Task to carry out =>
The response must contain every line from the records below that has "target".

Collected data entries =>
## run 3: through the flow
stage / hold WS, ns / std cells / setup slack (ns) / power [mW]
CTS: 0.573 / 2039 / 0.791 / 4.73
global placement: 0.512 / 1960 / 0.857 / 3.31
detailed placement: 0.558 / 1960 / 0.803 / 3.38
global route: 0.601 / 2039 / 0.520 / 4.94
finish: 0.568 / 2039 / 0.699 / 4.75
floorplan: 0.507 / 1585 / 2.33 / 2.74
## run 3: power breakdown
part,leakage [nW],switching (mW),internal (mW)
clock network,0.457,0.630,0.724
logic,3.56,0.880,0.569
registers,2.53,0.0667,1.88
File: src/rtl/phy_lane_sched.sv
`default_nettype none
// ============================================================================
// Module      : phy_lane_sched
// Description : Four-lane byte scheduler feeding a parallel-to-serial
//               converter. After link-up it sends ALIGN_CYCLES idle symbols,
//               then grants one pending lane per cycle in round-robin order
//               starting after the most recently granted lane.
// Ports       : clk_4f            - single clock, rising edge
//               reset             - synchronous, active-low
//               active            - link-up from the receive-side aligner
//               valid0..3         - lane N has a byte pending
//               data_in0..3       - pending byte of lane N
//               ready0..3         - combinational, lane N consumed this edge
//               data_out          - registered output byte
//               valid_out         - registered, data_out carries lane data
//               grant_lane        - registered index of lane on data_out
//               idle_cnt          - (PHY_SCHED_STATS_EN only) saturating
//                                   count of RUN cycles without a grant
//               state             - FSM state (IDLE=0, ALIGN=1, RUN=2)
// Options     : define PHY_SCHED_STATS_EN to add the idle_cnt statistic.
// Revision    : 1.0 - initial release
// ============================================================================
module phy_lane_sched #(
    parameter logic [7:0] IDLE_SYM     = 8'hBC,
    parameter int         ALIGN_CYCLES = 4
) (
    input  logic        clk_4f,
    input  logic        reset,
    input  logic        active,
    input  logic        valid0,
    input  logic        valid1,
    input  logic        valid2,
    input  logic        valid3,
    input  logic [7:0]  data_in0,
    input  logic [7:0]  data_in1,
    input  logic [7:0]  data_in2,
    input  logic [7:0]  data_in3,
    output logic        ready0,
    output logic        ready1,
    output logic        ready2,
    output logic        ready3,
    output logic [7:0]  data_out,
    output logic        valid_out,
    output logic [1:0]  grant_lane,
`ifdef PHY_SCHED_STATS_EN
    output logic [15:0] idle_cnt,
`endif
    output logic [1:0]  state
);

    typedef enum logic [1:0] {
        ST_IDLE  = 2'd0,
        ST_ALIGN = 2'd1,
        ST_RUN   = 2'd2
    } state_t;

    // Counter holds "ALIGN cycles remaining minus one"; RUN is entered when
    // it reads zero, so a load of 0 yields exactly one ALIGN cycle.
    localparam logic [3:0] c_align_load = 4'(ALIGN_CYCLES - 1);

    state_t      r_state;
    state_t      w_next_state;
    logic [3:0]  r_align_cnt;
    logic [3:0]  w_next_align_cnt;
    logic [1:0]  r_last;
    logic [7:0]  r_data_out;
    logic        r_valid_out;
    logic [1:0]  r_grant_lane;

    logic        w_run_sel;
    logic [3:0]  w_valid_vec;
    logic [7:0]  w_data_arr [4];
    logic        w_grant_found;
    logic [1:0]  w_grant_idx;
    logic [1:0]  w_cand;
    logic        w_take;
    logic [3:0]  w_ready;

    assign w_valid_vec   = {valid3, valid2, valid1, valid0};
    assign w_data_arr[0] = data_in0;
    assign w_data_arr[1] = data_in1;
    assign w_data_arr[2] = data_in2;
    assign w_data_arr[3] = data_in3;

    // Next-state logic. The encoding 3 is never entered; it falls into the
    // default branch and behaves exactly like IDLE.
    always_comb begin
        w_next_state     = r_state;
        w_next_align_cnt = r_align_cnt;
        w_run_sel        = 1'b0;
        case (r_state)
            ST_ALIGN: begin
                if (!active) begin
                    w_next_state = ST_IDLE;
                end else if (r_align_cnt == 4'd0) begin
                    w_next_state = ST_RUN;
                end else begin
                    w_next_align_cnt = r_align_cnt - 4'd1;
                end
            end
            ST_RUN: begin
                if (!active) begin
                    w_next_state = ST_IDLE;
                end else begin
                    w_run_sel = 1'b1;
                end
            end
            default: begin
                w_next_state = ST_IDLE;
                if (active) begin
                    w_next_state     = ST_ALIGN;
                    w_next_align_cnt = c_align_load;
                end
            end
        endcase
    end

    // Round-robin search: last+1, last+2, last+3, last (2-bit wrap).
    always_comb begin
        w_grant_found = 1'b0;
        w_grant_idx   = r_last;
        w_cand        = r_last;
        for (int i = 1; i <= 4; i++) begin
            w_cand = r_last + 2'(i);
            if (!w_grant_found && w_valid_vec[w_cand]) begin
                w_grant_found = 1'b1;
                w_grant_idx   = w_cand;
            end
        end
    end

    // Reset gating keeps every ready low while reset is asserted.
    assign w_take  = w_run_sel && w_grant_found && reset;
    assign w_ready = w_take ? (4'b0001 << w_grant_idx) : 4'b0000;

    always_ff @(posedge clk_4f) begin
        if (!reset) begin
            r_state      <= ST_IDLE;
            r_align_cnt  <= 4'd0;
            r_last       <= 2'd3;
            r_data_out   <= IDLE_SYM;
            r_valid_out  <= 1'b0;
            r_grant_lane <= 2'd0;
        end else begin
            r_state     <= w_next_state;
            r_align_cnt <= w_next_align_cnt;
            if (w_take) begin
                r_data_out   <= w_data_arr[w_grant_idx];
                r_valid_out  <= 1'b1;
                r_grant_lane <= w_grant_idx;
                r_last       <= w_grant_idx;
            end else begin
                r_data_out  <= IDLE_SYM;
                r_valid_out <= 1'b0;
            end
        end
    end

`ifdef PHY_SCHED_STATS_EN
    logic [15:0] r_idle_cnt;

    always_ff @(posedge clk_4f) begin
        if (!reset) begin
            r_idle_cnt <= 16'd0;
        end else if ((r_state == ST_RUN) && !w_take && (r_idle_cnt != 16'hFFFF)) begin
            r_idle_cnt <= r_idle_cnt + 16'd1;
        end
    end

    assign idle_cnt = r_idle_cnt;
`endif

    assign ready0     = w_ready[0];
    assign ready1     = w_ready[1];
    assign ready2     = w_ready[2];
    assign ready3     = w_ready[3];
    assign data_out   = r_data_out;
    assign valid_out  = r_valid_out;
    assign grant_lane = r_grant_lane;
    assign state      = r_state;

endmodule
`default_nettype wire
===== src/rtl/pc_unit.sv =====
// ---------------------------------------------------------------------------
// pc_unit -- registered program counter for the ARM-LP fetch stage.
//
// Holds the fetch address in a register and offers it to instruction memory
// over a valid/ready handshake. Branches resolved in execute redirect fetch
// relative to the branch's own PC. Also supports stall and halt, and exports
// the scaled branch offset, a link address and an accepted-fetch counter.
//
// Optional feature macro: PC_ALIGN_CHECK_EN
//   When defined, a taken branch to a misaligned target is not loaded.
//   Instead the sticky alignFault output is raised and the unit halts.
//   When undefined, the alignFault port does not exist and a misaligned
//   target is loaded unchanged.
//
// Ports:
//   clk                     in   rising-edge clock
//   reset                   in   synchronous, active-high reset
//   brValid                 in   branch-resolution inputs valid this cycle
//   branchFlag              in   conditional branch (CBZ/B.cond) in execute
//   unconditionalBranchFlag in   unconditional branch (B/BL)
//   zeroFlag                in   ALU zero result
//   brPC        [ADDR_W]    in   address of the resolving branch
//   PCOffsetOrig[OFFSET_W]  in   signed offset, counted in instructions
//   stall                   in   freezes the sequential advance
//   halt                    in   request to stop fetching
//   fetchReady              in   instruction memory accepts the address
//   fetchValid              out  readAddress is a valid fetch request
//   readAddress [ADDR_W]    out  current fetch address (registered)
//   PCScaledOffset[ADDR_W]  out  sign-extended offset * INSTR_BYTES
//   linkAddress [ADDR_W]    out  brPC + INSTR_BYTES (BL return address)
//   takenBranch             out  high the cycle after a redirect is applied
//   halted                  out  unit is in the HALT state
//   fetchCount  [COUNT_W]   out  number of accepted fetches (wraps)
//   alignFault              out  sticky misaligned-target flag (macro only)
// ---------------------------------------------------------------------------
module pc_unit #(
  parameter int                ADDR_W       = 32,
  parameter int                INSTR_BYTES  = 4,
  parameter int                OFFSET_W     = 26,
  parameter logic [ADDR_W-1:0] RESET_VECTOR = '0,
  parameter int                COUNT_W      = 32
) (
  input  logic                       clk,
  input  logic                       reset,
  input  logic                       brValid,
  input  logic                       branchFlag,
  input  logic                       unconditionalBranchFlag,
  input  logic                       zeroFlag,
  input  logic        [ADDR_W-1:0]   brPC,
  input  logic signed [OFFSET_W-1:0] PCOffsetOrig,
  input  logic                       stall,
  input  logic                       halt,
  input  logic                       fetchReady,
  output logic                       fetchValid,
  output logic        [ADDR_W-1:0]   readAddress,
  output logic        [ADDR_W-1:0]   PCScaledOffset,
  output logic        [ADDR_W-1:0]   linkAddress,
  output logic                       takenBranch,
  output logic                       halted,
  output logic        [COUNT_W-1:0]  fetchCount
`ifdef PC_ALIGN_CHECK_EN
  ,
  output logic                       alignFault
`endif
);

  localparam int unsigned       SHIFT = $clog2(INSTR_BYTES);
  localparam logic [ADDR_W-1:0] STEP  = ADDR_W'(INSTR_BYTES);
`ifdef PC_ALIGN_CHECK_EN
  localparam logic [ADDR_W-1:0] ALIGN_MASK = ADDR_W'(INSTR_BYTES - 1);
`endif

  typedef enum logic [1:0] {
    S_BOOT = 2'd0,
    S_RUN  = 2'd1,
    S_HALT = 2'd2
  } state_e;

  state_e              state_q, state_d;
  logic [ADDR_W-1:0]   addr_q, addr_d;
  logic [COUNT_W-1:0]  cnt_q, cnt_d;
  logic                taken_q, taken_d;
`ifdef PC_ALIGN_CHECK_EN
  logic                fault_q, fault_d;
`endif

  logic                take;
  logic                accept;
  logic [ADDR_W-1:0]   target;

  // The offset is sign-extended to the full address width before scaling,
  // so backward branches produce the correct two's-complement distance.
  assign PCScaledOffset = ADDR_W'(PCOffsetOrig) << SHIFT;
  assign linkAddress    = brPC + STEP;
  assign target         = brPC + PCScaledOffset;

  assign take   = brValid & ((zeroFlag & branchFlag) | unconditionalBranchFlag);
  assign accept = fetchValid & fetchReady;

  assign fetchValid  = (state_q == S_RUN);
  assign halted      = (state_q == S_HALT);
  assign readAddress = addr_q;
  assign takenBranch = taken_q;
  assign fetchCount  = cnt_q;
`ifdef PC_ALIGN_CHECK_EN
  assign alignFault  = fault_q;
`endif

  always_comb begin
    state_d = state_q;
    addr_d  = addr_q;
    cnt_d   = cnt_q;
    taken_d = 1'b0;
`ifdef PC_ALIGN_CHECK_EN
    fault_d = fault_q;
`endif
    unique case (state_q)
      S_BOOT: state_d = S_RUN;
      S_RUN: begin
        // The counter sees every accept, even when a redirect overrides
        // the address update in the same cycle.
        if (accept) cnt_d = cnt_q + COUNT_W'(1);
        // A redirect wins over stall and backpressure; an unaccepted
        // request at the old address is simply abandoned.
        if (take) begin
`ifdef PC_ALIGN_CHECK_EN
          if ((target & ALIGN_MASK) != '0) begin
            fault_d = 1'b1;
            state_d = S_HALT;
          end else begin
            addr_d  = target;
            taken_d = 1'b1;
          end
`else
          addr_d  = target;
          taken_d = 1'b1;
`endif
        end else if (accept && !stall) begin
          addr_d = addr_q + STEP;
        end
        // This cycle's update has already been computed above; halting
        // only freezes the address from the next cycle onwards.
        if (halt) state_d = S_HALT;
      end
      S_HALT: state_d = S_HALT;
      default: state_d = S_BOOT;
    endcase
  end

  always_ff @(posedge clk) begin
    if (reset) begin
      state_q <= S_BOOT;
      addr_q  <= RESET_VECTOR;
      cnt_q   <= '0;
      taken_q <= 1'b0;
`ifdef PC_ALIGN_CHECK_EN
      fault_q <= 1'b0;
`endif
    end else begin
      state_q <= state_d;
      addr_q  <= addr_d;
      cnt_q   <= cnt_d;
      taken_q <= taken_d;
`ifdef PC_ALIGN_CHECK_EN
      fault_q <= fault_d;
`endif
    end
  end

endmodule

Output below =>
//   When defined, a taken branch to a misaligned target is not loaded.
//   target is loaded unchanged.
//   alignFault              out  sticky misaligned-target flag (macro only)
  logic [ADDR_W-1:0]   target;
  assign target         = brPC + PCScaledOffset;
          if ((target & ALIGN_MASK) != '0) begin
            addr_d  = target;
          addr_d  = target;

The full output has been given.